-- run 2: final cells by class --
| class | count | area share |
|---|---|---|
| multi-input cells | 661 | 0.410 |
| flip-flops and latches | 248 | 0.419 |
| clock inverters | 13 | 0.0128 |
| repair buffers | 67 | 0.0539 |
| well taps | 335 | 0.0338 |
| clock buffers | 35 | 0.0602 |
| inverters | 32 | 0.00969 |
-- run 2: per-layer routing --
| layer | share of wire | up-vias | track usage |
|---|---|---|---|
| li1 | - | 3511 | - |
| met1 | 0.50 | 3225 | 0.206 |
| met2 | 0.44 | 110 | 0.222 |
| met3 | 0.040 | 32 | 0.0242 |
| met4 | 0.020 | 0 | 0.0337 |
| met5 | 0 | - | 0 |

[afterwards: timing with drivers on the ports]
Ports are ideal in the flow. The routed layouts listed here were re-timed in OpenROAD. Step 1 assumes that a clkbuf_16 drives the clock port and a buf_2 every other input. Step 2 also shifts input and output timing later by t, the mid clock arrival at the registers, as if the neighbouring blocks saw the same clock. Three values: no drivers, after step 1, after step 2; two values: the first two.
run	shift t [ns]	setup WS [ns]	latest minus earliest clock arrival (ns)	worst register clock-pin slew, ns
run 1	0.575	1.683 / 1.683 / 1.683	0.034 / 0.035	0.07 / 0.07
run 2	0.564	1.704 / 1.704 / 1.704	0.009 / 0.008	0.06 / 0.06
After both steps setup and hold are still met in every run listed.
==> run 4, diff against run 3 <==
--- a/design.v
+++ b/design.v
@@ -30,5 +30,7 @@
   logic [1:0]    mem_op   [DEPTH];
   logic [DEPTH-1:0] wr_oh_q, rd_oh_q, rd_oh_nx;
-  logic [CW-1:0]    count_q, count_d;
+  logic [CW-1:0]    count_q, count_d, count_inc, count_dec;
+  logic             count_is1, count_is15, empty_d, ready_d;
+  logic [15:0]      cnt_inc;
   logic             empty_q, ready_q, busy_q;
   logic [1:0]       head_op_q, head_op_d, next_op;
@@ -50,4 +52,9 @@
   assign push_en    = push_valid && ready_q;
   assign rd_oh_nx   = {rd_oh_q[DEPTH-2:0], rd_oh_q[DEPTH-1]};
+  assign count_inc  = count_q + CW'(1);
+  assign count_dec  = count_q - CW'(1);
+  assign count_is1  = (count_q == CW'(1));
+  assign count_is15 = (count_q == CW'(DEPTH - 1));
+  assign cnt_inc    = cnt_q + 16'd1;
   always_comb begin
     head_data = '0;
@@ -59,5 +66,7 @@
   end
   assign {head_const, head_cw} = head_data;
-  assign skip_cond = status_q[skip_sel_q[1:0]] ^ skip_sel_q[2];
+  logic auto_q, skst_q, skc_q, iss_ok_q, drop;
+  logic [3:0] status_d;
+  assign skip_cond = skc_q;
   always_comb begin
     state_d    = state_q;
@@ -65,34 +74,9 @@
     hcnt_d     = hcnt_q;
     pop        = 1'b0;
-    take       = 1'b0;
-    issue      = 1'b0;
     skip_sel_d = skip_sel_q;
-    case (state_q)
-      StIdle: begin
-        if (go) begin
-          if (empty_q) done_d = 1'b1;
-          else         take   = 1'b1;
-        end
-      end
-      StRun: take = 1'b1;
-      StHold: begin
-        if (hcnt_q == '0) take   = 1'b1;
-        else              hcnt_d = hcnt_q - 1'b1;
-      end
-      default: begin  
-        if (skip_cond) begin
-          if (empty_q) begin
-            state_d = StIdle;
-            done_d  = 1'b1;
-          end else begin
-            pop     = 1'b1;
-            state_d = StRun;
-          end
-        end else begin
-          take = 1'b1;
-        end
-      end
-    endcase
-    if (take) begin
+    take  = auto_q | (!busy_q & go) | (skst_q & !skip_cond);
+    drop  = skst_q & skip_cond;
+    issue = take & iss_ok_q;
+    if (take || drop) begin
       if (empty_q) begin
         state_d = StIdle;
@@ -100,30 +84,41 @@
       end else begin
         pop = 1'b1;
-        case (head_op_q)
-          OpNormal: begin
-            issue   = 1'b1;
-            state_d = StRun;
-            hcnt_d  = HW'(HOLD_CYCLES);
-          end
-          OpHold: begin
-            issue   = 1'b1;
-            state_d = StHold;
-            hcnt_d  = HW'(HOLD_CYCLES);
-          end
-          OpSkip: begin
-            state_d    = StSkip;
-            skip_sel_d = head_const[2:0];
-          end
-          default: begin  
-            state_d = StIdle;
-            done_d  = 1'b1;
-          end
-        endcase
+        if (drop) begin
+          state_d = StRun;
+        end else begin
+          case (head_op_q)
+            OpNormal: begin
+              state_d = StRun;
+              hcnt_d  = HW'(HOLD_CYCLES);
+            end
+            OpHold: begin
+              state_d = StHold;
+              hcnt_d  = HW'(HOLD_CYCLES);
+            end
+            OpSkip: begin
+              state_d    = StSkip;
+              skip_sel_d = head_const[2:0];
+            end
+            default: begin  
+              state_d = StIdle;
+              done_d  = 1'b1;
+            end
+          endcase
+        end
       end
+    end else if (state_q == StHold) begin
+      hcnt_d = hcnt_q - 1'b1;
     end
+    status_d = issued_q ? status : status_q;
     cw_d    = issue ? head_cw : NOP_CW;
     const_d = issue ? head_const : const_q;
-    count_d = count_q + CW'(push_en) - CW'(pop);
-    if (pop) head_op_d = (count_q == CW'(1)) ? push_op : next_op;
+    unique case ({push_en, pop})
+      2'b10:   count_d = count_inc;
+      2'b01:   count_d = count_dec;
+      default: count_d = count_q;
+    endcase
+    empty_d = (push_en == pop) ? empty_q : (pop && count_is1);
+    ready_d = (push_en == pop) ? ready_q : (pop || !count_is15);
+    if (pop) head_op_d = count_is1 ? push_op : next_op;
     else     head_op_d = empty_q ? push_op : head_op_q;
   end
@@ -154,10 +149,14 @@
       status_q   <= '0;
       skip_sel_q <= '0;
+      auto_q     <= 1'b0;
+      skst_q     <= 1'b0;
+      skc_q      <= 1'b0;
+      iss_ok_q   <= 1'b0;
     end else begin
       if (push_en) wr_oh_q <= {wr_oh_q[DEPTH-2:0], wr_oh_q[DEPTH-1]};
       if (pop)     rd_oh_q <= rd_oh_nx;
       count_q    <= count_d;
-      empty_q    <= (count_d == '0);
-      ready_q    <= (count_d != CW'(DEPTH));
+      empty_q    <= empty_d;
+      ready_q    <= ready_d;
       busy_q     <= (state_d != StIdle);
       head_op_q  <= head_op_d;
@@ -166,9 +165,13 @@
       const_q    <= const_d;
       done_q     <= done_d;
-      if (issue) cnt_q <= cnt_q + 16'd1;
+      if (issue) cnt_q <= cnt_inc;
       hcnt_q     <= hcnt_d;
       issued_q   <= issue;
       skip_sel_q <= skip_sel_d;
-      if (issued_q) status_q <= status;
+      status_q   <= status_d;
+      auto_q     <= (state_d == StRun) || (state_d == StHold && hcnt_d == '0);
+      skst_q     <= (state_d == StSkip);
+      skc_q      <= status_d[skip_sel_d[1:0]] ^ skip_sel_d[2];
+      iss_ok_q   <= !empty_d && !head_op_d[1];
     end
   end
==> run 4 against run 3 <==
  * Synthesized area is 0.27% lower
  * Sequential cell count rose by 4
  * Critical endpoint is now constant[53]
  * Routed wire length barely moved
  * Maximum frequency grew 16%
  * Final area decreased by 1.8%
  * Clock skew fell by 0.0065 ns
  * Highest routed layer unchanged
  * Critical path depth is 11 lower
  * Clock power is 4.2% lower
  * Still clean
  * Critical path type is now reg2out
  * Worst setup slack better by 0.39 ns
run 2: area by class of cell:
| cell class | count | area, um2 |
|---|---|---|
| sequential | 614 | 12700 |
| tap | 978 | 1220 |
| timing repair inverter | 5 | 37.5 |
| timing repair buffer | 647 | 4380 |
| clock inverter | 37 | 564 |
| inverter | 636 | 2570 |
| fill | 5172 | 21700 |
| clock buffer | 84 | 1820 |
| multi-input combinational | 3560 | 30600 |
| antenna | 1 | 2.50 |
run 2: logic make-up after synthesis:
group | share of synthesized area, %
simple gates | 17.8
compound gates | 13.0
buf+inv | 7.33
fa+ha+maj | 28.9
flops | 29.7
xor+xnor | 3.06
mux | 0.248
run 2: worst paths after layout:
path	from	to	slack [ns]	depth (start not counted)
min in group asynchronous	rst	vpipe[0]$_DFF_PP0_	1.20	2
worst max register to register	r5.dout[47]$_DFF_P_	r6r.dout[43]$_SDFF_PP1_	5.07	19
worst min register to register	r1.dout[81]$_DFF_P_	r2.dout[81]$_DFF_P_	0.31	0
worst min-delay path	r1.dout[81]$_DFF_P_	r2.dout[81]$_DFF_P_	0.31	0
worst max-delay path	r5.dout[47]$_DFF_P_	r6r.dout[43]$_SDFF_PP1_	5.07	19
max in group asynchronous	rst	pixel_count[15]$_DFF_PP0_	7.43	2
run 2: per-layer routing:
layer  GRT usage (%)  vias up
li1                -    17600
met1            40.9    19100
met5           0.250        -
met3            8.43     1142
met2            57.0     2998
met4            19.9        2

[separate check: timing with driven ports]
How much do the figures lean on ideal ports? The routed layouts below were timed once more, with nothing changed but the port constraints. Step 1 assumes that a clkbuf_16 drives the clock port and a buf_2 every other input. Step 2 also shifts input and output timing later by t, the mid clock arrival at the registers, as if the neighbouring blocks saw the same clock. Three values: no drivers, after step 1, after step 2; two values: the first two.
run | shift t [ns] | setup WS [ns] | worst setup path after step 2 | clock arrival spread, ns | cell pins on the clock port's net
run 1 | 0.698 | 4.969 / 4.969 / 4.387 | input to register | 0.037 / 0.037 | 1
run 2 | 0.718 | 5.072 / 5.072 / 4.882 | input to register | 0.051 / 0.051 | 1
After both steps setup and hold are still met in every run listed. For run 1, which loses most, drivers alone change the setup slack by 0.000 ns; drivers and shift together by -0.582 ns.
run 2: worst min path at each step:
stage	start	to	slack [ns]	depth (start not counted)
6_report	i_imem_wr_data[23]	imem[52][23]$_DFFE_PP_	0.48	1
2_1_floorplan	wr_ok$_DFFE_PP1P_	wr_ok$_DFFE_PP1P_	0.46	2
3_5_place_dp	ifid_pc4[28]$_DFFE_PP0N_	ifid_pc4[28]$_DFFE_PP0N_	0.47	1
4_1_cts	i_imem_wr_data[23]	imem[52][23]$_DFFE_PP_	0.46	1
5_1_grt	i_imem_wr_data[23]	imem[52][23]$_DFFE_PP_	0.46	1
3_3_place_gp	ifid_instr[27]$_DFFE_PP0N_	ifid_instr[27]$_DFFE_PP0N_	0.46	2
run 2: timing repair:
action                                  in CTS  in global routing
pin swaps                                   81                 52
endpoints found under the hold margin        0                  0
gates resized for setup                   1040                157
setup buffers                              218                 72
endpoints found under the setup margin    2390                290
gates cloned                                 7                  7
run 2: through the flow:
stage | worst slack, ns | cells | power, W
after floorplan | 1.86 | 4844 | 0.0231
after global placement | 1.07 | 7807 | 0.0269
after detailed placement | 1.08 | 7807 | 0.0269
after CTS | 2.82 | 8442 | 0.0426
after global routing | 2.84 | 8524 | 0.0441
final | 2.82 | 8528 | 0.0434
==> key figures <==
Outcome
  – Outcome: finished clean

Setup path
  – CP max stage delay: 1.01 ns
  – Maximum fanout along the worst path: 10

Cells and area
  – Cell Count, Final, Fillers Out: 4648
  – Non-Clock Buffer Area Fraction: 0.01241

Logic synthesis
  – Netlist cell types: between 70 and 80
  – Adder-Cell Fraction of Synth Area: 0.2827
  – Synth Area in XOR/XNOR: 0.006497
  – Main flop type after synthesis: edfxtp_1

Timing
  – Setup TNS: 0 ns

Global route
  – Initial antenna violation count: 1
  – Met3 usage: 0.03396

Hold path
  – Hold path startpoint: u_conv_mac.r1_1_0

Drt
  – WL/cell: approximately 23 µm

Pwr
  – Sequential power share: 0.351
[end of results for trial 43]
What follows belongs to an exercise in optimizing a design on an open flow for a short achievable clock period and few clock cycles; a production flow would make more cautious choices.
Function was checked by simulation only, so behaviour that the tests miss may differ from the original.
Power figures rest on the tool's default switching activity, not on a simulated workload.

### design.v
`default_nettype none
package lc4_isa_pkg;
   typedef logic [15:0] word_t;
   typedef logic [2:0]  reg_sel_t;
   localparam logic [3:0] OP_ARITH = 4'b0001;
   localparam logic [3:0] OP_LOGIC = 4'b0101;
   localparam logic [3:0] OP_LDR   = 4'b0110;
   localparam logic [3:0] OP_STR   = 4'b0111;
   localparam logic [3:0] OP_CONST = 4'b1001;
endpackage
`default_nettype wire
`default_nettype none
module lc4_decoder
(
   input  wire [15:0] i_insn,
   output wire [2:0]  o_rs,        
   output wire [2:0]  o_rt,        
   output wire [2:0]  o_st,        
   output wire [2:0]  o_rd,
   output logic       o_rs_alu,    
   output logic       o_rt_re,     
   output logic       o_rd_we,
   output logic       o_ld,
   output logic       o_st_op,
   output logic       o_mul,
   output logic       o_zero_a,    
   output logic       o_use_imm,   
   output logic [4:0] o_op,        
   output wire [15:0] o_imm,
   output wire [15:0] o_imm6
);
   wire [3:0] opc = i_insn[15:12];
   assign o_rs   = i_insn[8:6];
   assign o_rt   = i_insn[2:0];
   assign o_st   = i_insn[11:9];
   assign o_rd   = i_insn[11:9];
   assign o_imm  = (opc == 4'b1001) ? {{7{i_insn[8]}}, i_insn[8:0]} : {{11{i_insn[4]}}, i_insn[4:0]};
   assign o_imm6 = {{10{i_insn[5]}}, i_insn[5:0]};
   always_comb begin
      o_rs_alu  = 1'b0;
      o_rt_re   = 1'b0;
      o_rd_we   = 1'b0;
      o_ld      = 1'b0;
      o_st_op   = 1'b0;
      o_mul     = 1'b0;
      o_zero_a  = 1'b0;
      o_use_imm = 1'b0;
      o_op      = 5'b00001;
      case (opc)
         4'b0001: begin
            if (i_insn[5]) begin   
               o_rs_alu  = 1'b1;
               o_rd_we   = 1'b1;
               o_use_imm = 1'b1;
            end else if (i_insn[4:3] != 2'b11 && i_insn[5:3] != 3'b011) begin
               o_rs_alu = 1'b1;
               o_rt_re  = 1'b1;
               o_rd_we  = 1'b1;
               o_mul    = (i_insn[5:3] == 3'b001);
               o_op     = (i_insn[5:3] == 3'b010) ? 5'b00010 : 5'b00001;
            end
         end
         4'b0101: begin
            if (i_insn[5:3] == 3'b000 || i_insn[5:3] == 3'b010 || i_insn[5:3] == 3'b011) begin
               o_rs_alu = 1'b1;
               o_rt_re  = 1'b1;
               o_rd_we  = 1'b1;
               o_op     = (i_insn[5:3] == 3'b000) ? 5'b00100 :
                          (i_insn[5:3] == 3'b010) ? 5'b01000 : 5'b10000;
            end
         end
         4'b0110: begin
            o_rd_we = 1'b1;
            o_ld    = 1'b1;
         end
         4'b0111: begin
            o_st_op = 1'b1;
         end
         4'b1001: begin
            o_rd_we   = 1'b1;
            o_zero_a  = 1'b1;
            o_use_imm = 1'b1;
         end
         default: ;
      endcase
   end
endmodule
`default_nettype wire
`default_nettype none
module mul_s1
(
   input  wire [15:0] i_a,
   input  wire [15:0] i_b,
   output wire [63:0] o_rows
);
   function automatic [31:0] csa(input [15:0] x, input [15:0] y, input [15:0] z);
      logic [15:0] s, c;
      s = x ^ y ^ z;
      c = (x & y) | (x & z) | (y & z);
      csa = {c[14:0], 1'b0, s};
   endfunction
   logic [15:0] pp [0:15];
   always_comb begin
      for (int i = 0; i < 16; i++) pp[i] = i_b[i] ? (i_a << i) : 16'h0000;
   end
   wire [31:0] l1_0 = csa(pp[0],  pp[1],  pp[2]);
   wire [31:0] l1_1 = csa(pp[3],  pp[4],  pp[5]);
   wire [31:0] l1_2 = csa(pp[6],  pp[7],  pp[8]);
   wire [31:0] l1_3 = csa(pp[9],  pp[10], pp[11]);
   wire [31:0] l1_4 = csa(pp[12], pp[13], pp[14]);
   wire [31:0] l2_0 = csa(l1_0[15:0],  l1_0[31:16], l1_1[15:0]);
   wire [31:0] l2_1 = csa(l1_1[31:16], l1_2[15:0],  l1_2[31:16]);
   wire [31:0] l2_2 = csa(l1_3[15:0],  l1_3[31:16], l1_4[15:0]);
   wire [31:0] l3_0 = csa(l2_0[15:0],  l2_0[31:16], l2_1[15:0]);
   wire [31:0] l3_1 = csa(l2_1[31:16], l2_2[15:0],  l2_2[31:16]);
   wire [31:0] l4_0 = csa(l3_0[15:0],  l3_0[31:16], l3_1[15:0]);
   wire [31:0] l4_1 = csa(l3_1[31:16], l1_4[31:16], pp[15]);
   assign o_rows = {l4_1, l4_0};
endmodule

# Assigned task
Output should match, line for line, the stretch of the material above from the line holding "(pop || !count_is15);" through the line holding "-166,9 +165,13 @@".

# Result
+    ready_d = (push_en == pop) ? ready_q : (pop || !count_is15);
+    if (pop) head_op_d = count_is1 ? push_op : next_op;
     else     head_op_d = empty_q ? push_op : head_op_q;
   end
@@ -154,10 +149,14 @@
       status_q   <= '0;
       skip_sel_q <= '0;
+      auto_q     <= 1'b0;
+      skst_q     <= 1'b0;
+      skc_q      <= 1'b0;
+      iss_ok_q   <= 1'b0;
     end else begin
       if (push_en) wr_oh_q <= {wr_oh_q[DEPTH-2:0], wr_oh_q[DEPTH-1]};
       if (pop)     rd_oh_q <= rd_oh_nx;
       count_q    <= count_d;
-      empty_q    <= (count_d == '0);
-      ready_q    <= (count_d != CW'(DEPTH));
+      empty_q    <= empty_d;
+      ready_q    <= ready_d;
       busy_q     <= (state_d != StIdle);
       head_op_q  <= head_op_d;
@@ -166,9 +165,13 @@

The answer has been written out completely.